Me sale el siguiente error en la pantalla del Bios al iniciar. "Secondary IDE channel no 80 conductor cable installed". desde que me aparece ese error mi pc trabaja mas lento. Si alguien me puede decir como solucionarlo se lo agradeceria. Grcias de antemano


----------



## suisho (Ago 30, 2007)

de casualidad no le pusiste o quitaste algun lector de cd/dvd, o le moviste los cables (si es que has habierto tu compu ultimamente)???


----------



## capitanp (Ago 31, 2007)

Para mi se te rompio el cable o usa no de 40 con una lectora en UltraDMA


----------



## yukardo (Ago 31, 2007)

Antes de eso no habia abierto mi PC. Hace tiempo me paso algo similar y se arreglo solo.
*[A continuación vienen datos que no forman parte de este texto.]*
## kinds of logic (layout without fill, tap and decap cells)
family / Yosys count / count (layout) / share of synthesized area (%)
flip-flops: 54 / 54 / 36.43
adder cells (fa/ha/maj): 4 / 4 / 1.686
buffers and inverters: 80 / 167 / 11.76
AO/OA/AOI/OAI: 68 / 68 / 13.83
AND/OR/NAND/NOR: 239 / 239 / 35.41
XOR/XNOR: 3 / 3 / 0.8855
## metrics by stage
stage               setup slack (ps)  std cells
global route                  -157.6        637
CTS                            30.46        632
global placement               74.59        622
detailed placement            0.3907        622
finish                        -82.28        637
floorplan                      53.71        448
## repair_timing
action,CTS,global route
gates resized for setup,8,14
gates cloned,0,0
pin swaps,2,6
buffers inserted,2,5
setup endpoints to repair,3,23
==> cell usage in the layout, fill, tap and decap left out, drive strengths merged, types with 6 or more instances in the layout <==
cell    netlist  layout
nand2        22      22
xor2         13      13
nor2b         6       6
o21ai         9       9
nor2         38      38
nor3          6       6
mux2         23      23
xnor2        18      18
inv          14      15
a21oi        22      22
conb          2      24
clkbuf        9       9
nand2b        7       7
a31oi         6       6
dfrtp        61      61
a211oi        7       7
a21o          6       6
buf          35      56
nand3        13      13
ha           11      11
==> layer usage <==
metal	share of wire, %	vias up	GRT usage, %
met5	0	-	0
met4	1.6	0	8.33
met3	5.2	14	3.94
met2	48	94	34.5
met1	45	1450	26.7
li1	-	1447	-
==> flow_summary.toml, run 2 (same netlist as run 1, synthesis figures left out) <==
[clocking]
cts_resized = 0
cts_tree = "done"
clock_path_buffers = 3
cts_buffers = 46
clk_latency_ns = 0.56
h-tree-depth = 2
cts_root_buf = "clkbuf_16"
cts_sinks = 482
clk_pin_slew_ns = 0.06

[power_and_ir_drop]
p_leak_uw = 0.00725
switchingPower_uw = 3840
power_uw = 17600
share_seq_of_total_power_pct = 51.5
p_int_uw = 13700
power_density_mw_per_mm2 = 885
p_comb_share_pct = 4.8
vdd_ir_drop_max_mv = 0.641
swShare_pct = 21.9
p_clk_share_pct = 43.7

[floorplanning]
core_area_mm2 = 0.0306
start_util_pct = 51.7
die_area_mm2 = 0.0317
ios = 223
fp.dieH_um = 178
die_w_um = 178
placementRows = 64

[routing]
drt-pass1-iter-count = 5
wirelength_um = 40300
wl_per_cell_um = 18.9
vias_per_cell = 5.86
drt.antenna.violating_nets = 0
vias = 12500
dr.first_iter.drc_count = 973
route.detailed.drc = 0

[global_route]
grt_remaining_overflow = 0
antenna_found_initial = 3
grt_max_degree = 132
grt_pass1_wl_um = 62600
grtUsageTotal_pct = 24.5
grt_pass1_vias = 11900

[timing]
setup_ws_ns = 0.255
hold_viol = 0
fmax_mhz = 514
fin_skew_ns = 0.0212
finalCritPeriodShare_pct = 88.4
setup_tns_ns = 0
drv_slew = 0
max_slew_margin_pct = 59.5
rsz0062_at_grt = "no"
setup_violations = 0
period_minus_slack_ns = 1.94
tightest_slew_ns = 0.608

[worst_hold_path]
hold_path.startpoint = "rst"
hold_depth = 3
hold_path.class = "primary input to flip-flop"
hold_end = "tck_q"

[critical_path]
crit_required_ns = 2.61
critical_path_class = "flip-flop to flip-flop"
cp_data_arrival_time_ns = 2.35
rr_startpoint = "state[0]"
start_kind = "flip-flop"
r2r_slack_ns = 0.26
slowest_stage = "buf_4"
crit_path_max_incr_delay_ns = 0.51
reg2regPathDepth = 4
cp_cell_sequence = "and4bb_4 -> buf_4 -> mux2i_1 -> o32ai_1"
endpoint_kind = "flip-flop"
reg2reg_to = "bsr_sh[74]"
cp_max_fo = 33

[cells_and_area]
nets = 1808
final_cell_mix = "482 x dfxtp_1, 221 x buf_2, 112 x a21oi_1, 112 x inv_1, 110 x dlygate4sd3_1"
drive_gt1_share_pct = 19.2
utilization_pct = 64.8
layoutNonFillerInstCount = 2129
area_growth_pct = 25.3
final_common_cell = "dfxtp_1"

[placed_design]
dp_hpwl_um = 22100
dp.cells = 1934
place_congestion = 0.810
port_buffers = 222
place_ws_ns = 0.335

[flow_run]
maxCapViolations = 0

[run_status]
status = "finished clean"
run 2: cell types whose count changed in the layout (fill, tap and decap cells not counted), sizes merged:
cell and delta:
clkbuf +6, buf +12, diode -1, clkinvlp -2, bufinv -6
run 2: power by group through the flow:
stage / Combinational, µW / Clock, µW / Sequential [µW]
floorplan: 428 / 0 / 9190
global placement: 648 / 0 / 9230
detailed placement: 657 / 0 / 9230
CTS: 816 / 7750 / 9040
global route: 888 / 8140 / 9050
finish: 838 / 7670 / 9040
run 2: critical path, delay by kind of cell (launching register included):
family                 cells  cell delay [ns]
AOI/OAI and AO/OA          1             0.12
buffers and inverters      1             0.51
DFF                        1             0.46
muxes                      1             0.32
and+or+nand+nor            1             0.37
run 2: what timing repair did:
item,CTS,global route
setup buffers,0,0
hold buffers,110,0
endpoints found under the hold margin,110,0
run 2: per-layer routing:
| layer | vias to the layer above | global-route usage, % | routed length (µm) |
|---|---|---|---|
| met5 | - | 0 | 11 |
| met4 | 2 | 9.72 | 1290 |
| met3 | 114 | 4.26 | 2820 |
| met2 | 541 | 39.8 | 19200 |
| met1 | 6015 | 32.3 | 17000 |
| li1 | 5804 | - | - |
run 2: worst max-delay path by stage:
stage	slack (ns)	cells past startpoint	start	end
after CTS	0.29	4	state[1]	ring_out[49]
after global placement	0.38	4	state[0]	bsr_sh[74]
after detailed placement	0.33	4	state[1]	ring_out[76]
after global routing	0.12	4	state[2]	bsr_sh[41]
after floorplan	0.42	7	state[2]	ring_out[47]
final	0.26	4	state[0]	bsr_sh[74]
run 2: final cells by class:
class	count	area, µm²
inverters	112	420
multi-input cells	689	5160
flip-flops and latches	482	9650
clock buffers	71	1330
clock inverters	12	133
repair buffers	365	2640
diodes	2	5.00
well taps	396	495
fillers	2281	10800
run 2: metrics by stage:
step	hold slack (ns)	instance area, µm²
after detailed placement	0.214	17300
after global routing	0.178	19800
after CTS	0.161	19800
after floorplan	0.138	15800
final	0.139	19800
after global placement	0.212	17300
Gracias por sus respuestas


----------



## zgouki (Oct 12, 2007)

Yo tengo un error parecido, pero e dice "Floppy disk not found (40)" o algo asi, y obviamente no me anda la disquetera y para iniciar windows 98 debo presiona F1.
Antes de que me apareciera ese mensaje habia abierto la PC y desconectado los cables de la disquetera, quizas se rompieron? Es raro, porque al arrancar la maquina hace el ruido clásico que siempre hiso al verificar la disquetera y se prende el led, y luego se apaga (eso es normal), pero luego me aparece ese mensaje.He probado con otras disqueteras y lo mismo.Sera el cable?
Saludos


----------



## esneyder (Oct 18, 2007)

hola mira 
lo que sucedio es que tu bios se desconfiguro aparte tienen razon es probable que el ide este roto asi que has esto 
1 entra en el setup de tu pc y busca una opcion que dice "default configuration " o algo asi 
activalo y apaga tu pc 
2 cambia el puente (o correa) del ide 2 
3 intenta actualizar tu bios busca un programa llamado everest instalalo uy el te dara todas las marcas y referencias para poder actualizar tus drivers y el sort de la bios

espero te ayude abrazos


----------



## mapache (Oct 23, 2007)

zqouki:

Lo de tu disketera. el ruido y la luz, todo funciona pues la disketera recibe corriente, no significa que la manguera de datos este bien.

Suerte!


----------